Items from a data source

== Segment start ==

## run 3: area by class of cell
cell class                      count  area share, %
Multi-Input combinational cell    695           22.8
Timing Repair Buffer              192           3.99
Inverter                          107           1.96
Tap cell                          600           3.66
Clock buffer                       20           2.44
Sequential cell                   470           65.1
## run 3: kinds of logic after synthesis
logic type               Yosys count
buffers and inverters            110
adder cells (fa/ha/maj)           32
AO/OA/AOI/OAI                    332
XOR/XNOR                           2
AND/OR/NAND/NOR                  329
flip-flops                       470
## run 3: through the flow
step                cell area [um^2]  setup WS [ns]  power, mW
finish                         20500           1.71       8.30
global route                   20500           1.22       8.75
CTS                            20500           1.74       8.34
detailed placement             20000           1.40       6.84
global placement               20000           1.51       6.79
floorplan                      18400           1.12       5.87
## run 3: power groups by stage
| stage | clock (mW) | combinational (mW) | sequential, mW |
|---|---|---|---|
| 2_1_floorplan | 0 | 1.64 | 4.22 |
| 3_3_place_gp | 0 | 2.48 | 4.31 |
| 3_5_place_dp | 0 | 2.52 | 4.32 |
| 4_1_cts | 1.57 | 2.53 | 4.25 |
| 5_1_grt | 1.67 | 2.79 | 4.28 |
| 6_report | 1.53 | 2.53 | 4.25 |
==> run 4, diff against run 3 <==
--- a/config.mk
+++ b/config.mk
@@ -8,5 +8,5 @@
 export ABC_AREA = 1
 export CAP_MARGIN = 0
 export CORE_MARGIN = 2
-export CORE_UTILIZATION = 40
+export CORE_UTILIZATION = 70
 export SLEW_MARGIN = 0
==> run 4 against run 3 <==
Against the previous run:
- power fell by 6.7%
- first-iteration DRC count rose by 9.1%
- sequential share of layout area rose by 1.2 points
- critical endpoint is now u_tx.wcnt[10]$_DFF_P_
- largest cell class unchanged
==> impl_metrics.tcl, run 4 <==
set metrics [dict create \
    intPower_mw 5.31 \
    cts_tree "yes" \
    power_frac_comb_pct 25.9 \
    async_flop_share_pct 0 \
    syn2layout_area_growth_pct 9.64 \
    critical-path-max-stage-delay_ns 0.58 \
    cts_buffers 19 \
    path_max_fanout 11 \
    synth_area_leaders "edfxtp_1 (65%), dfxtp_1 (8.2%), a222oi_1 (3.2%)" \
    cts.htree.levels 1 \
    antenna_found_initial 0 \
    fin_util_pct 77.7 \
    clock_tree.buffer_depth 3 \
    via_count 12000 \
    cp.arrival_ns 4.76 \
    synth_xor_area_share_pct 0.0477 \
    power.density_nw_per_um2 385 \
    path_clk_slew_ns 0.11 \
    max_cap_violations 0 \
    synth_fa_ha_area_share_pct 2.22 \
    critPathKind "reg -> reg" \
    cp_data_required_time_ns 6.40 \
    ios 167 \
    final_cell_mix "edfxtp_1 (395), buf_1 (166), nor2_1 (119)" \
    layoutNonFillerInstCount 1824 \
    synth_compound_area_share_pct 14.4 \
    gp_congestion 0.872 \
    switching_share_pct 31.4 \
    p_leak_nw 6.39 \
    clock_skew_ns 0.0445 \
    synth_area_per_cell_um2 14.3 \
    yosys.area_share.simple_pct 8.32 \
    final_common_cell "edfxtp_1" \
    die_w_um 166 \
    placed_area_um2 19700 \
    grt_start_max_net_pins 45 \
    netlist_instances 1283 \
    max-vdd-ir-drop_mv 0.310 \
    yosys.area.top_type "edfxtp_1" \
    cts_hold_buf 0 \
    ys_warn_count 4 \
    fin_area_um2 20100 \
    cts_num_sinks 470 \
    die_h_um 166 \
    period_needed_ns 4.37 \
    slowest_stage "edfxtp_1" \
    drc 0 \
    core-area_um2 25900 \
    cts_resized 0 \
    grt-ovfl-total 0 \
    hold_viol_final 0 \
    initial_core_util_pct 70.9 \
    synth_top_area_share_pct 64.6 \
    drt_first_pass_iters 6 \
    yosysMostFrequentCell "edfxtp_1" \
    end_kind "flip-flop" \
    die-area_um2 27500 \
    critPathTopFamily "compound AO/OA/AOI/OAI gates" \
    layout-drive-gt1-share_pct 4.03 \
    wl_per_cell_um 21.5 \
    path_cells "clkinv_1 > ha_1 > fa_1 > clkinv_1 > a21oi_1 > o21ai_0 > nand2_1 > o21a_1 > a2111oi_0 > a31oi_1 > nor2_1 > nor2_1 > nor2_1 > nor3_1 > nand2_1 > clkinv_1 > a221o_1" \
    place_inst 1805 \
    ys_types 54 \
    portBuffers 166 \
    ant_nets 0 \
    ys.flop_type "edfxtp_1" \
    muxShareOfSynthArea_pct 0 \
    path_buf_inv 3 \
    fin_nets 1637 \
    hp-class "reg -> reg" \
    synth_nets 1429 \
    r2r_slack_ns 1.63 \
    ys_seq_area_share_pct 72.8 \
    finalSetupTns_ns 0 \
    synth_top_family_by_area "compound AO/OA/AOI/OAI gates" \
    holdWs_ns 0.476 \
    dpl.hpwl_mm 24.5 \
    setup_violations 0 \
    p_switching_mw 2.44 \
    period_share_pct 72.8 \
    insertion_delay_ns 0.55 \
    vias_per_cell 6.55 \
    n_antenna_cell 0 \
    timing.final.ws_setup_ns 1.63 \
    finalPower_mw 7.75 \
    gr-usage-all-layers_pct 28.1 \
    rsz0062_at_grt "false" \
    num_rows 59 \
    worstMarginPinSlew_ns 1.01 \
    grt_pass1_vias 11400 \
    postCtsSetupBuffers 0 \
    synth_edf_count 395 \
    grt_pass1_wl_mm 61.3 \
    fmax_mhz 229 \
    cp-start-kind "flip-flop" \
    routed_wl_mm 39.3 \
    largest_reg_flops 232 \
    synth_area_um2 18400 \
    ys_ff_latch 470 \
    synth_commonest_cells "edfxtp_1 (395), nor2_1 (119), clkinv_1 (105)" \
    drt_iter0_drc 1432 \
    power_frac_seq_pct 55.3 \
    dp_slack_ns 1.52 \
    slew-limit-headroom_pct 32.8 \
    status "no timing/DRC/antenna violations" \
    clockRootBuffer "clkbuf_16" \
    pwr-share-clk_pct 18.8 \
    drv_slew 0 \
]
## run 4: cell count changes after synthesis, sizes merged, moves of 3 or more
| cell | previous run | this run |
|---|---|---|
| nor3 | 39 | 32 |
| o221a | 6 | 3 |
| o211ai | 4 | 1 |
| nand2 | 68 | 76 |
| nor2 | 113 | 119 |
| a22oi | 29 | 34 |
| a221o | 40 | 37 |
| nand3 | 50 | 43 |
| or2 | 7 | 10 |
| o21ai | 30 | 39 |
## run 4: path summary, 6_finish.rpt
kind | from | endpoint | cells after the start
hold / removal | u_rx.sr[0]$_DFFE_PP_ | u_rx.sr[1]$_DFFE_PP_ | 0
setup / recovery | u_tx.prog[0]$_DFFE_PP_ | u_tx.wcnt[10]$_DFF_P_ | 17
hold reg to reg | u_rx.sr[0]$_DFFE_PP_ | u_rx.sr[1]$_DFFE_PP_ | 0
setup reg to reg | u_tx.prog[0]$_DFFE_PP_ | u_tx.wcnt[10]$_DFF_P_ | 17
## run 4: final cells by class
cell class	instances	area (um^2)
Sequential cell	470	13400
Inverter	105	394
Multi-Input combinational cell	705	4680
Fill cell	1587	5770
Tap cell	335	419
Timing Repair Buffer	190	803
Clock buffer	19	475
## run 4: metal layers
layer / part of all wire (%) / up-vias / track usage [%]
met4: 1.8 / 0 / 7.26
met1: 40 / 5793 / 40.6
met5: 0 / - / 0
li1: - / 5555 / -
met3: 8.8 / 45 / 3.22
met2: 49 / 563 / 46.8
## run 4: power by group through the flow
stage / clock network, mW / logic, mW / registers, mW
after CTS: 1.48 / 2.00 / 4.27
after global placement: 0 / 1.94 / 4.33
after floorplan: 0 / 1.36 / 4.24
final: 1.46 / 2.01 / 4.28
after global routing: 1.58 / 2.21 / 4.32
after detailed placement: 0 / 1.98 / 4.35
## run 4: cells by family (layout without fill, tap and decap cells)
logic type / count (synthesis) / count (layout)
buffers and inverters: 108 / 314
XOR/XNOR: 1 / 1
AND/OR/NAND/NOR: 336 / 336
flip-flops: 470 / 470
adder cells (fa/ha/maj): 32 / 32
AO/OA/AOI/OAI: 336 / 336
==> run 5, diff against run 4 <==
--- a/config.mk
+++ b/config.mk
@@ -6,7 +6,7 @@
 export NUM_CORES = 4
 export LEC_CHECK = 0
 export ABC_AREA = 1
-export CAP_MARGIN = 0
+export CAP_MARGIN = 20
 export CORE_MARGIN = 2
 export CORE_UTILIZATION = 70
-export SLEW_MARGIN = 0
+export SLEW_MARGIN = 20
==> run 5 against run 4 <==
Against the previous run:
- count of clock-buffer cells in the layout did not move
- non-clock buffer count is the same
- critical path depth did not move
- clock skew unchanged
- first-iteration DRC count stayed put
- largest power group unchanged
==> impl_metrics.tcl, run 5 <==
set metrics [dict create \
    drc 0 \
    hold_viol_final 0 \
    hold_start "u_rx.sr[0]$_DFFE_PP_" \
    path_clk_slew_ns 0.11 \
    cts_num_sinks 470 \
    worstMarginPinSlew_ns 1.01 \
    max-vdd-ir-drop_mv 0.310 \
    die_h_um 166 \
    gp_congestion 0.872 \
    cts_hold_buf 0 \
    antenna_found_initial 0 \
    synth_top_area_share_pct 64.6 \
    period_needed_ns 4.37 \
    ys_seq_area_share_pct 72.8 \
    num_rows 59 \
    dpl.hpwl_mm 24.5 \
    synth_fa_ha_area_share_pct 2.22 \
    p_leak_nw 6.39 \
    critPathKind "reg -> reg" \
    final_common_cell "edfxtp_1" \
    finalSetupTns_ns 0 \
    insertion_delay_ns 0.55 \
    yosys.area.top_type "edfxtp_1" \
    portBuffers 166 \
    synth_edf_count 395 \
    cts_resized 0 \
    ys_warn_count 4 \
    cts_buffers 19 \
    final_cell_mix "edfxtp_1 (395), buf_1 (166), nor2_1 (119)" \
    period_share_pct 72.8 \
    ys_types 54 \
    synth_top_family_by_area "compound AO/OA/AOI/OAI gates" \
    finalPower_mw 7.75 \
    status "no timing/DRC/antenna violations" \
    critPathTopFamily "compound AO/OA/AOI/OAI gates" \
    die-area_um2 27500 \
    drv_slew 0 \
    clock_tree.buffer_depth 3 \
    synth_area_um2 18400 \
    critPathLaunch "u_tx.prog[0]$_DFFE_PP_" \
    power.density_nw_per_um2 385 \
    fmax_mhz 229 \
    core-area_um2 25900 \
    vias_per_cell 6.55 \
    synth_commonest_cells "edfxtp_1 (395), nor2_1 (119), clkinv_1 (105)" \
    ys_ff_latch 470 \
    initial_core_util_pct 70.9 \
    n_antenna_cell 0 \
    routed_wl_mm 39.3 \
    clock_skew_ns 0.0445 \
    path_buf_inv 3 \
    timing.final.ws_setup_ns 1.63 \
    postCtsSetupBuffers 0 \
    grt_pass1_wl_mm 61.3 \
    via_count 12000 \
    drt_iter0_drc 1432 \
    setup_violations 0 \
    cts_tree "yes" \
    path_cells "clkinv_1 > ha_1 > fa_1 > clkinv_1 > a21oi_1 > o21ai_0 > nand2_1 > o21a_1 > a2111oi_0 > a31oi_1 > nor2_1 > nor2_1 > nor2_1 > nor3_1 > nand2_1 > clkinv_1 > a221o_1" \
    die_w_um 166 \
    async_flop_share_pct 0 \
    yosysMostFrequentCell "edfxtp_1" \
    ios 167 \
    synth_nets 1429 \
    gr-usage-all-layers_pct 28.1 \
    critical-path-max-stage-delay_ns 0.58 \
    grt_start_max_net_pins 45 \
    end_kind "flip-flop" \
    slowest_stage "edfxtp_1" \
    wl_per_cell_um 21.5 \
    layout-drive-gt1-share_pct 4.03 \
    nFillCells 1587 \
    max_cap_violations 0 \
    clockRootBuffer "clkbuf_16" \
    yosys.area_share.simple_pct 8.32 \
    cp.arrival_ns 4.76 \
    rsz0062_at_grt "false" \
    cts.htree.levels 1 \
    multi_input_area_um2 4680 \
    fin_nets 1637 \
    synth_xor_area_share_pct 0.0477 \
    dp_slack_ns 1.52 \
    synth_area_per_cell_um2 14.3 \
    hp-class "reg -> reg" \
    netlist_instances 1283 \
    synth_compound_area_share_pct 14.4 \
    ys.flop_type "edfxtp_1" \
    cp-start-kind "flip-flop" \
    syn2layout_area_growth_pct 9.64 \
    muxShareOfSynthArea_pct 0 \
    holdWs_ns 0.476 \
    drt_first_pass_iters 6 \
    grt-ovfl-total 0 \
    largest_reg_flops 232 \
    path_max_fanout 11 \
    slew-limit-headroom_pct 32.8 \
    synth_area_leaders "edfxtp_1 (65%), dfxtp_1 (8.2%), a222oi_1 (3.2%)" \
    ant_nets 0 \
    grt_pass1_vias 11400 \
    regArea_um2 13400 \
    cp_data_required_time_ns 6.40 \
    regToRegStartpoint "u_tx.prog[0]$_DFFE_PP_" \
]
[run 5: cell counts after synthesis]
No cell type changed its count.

== Segment end ==

YOUR ASSIGNMENT: Using the data above, print exactly the lines from the line that contains "switching_share_pct 31.4 \" through the line that contains "p_switching_mw 2.44 \", with both included.

REPLY:
    switching_share_pct 31.4 \
    p_leak_nw 6.39 \
    clock_skew_ns 0.0445 \
    synth_area_per_cell_um2 14.3 \
    yosys.area_share.simple_pct 8.32 \
    final_common_cell "edfxtp_1" \
    die_w_um 166 \
    placed_area_um2 19700 \
    grt_start_max_net_pins 45 \
    netlist_instances 1283 \
    max-vdd-ir-drop_mv 0.310 \
    yosys.area.top_type "edfxtp_1" \
    cts_hold_buf 0 \
    ys_warn_count 4 \
    fin_area_um2 20100 \
    cts_num_sinks 470 \
    die_h_um 166 \
    period_needed_ns 4.37 \
    slowest_stage "edfxtp_1" \
    drc 0 \
    core-area_um2 25900 \
    cts_resized 0 \
    grt-ovfl-total 0 \
    hold_viol_final 0 \
    initial_core_util_pct 70.9 \
    synth_top_area_share_pct 64.6 \
    drt_first_pass_iters 6 \
    yosysMostFrequentCell "edfxtp_1" \
    end_kind "flip-flop" \
    die-area_um2 27500 \
    critPathTopFamily "compound AO/OA/AOI/OAI gates" \
    layout-drive-gt1-share_pct 4.03 \
    wl_per_cell_um 21.5 \
    path_cells "clkinv_1 > ha_1 > fa_1 > clkinv_1 > a21oi_1 > o21ai_0 > nand2_1 > o21a_1 > a2111oi_0 > a31oi_1 > nor2_1 > nor2_1 > nor2_1 > nor3_1 > nand2_1 > clkinv_1 > a221o_1" \
    place_inst 1805 \
    ys_types 54 \
    portBuffers 166 \
    ant_nets 0 \
    ys.flop_type "edfxtp_1" \
    muxShareOfSynthArea_pct 0 \
    path_buf_inv 3 \
    fin_nets 1637 \
    hp-class "reg -> reg" \
    synth_nets 1429 \
    r2r_slack_ns 1.63 \
    ys_seq_area_share_pct 72.8 \
    finalSetupTns_ns 0 \
    synth_top_family_by_area "compound AO/OA/AOI/OAI gates" \
    holdWs_ns 0.476 \
    dpl.hpwl_mm 24.5 \
    setup_violations 0 \
    p_switching_mw 2.44 \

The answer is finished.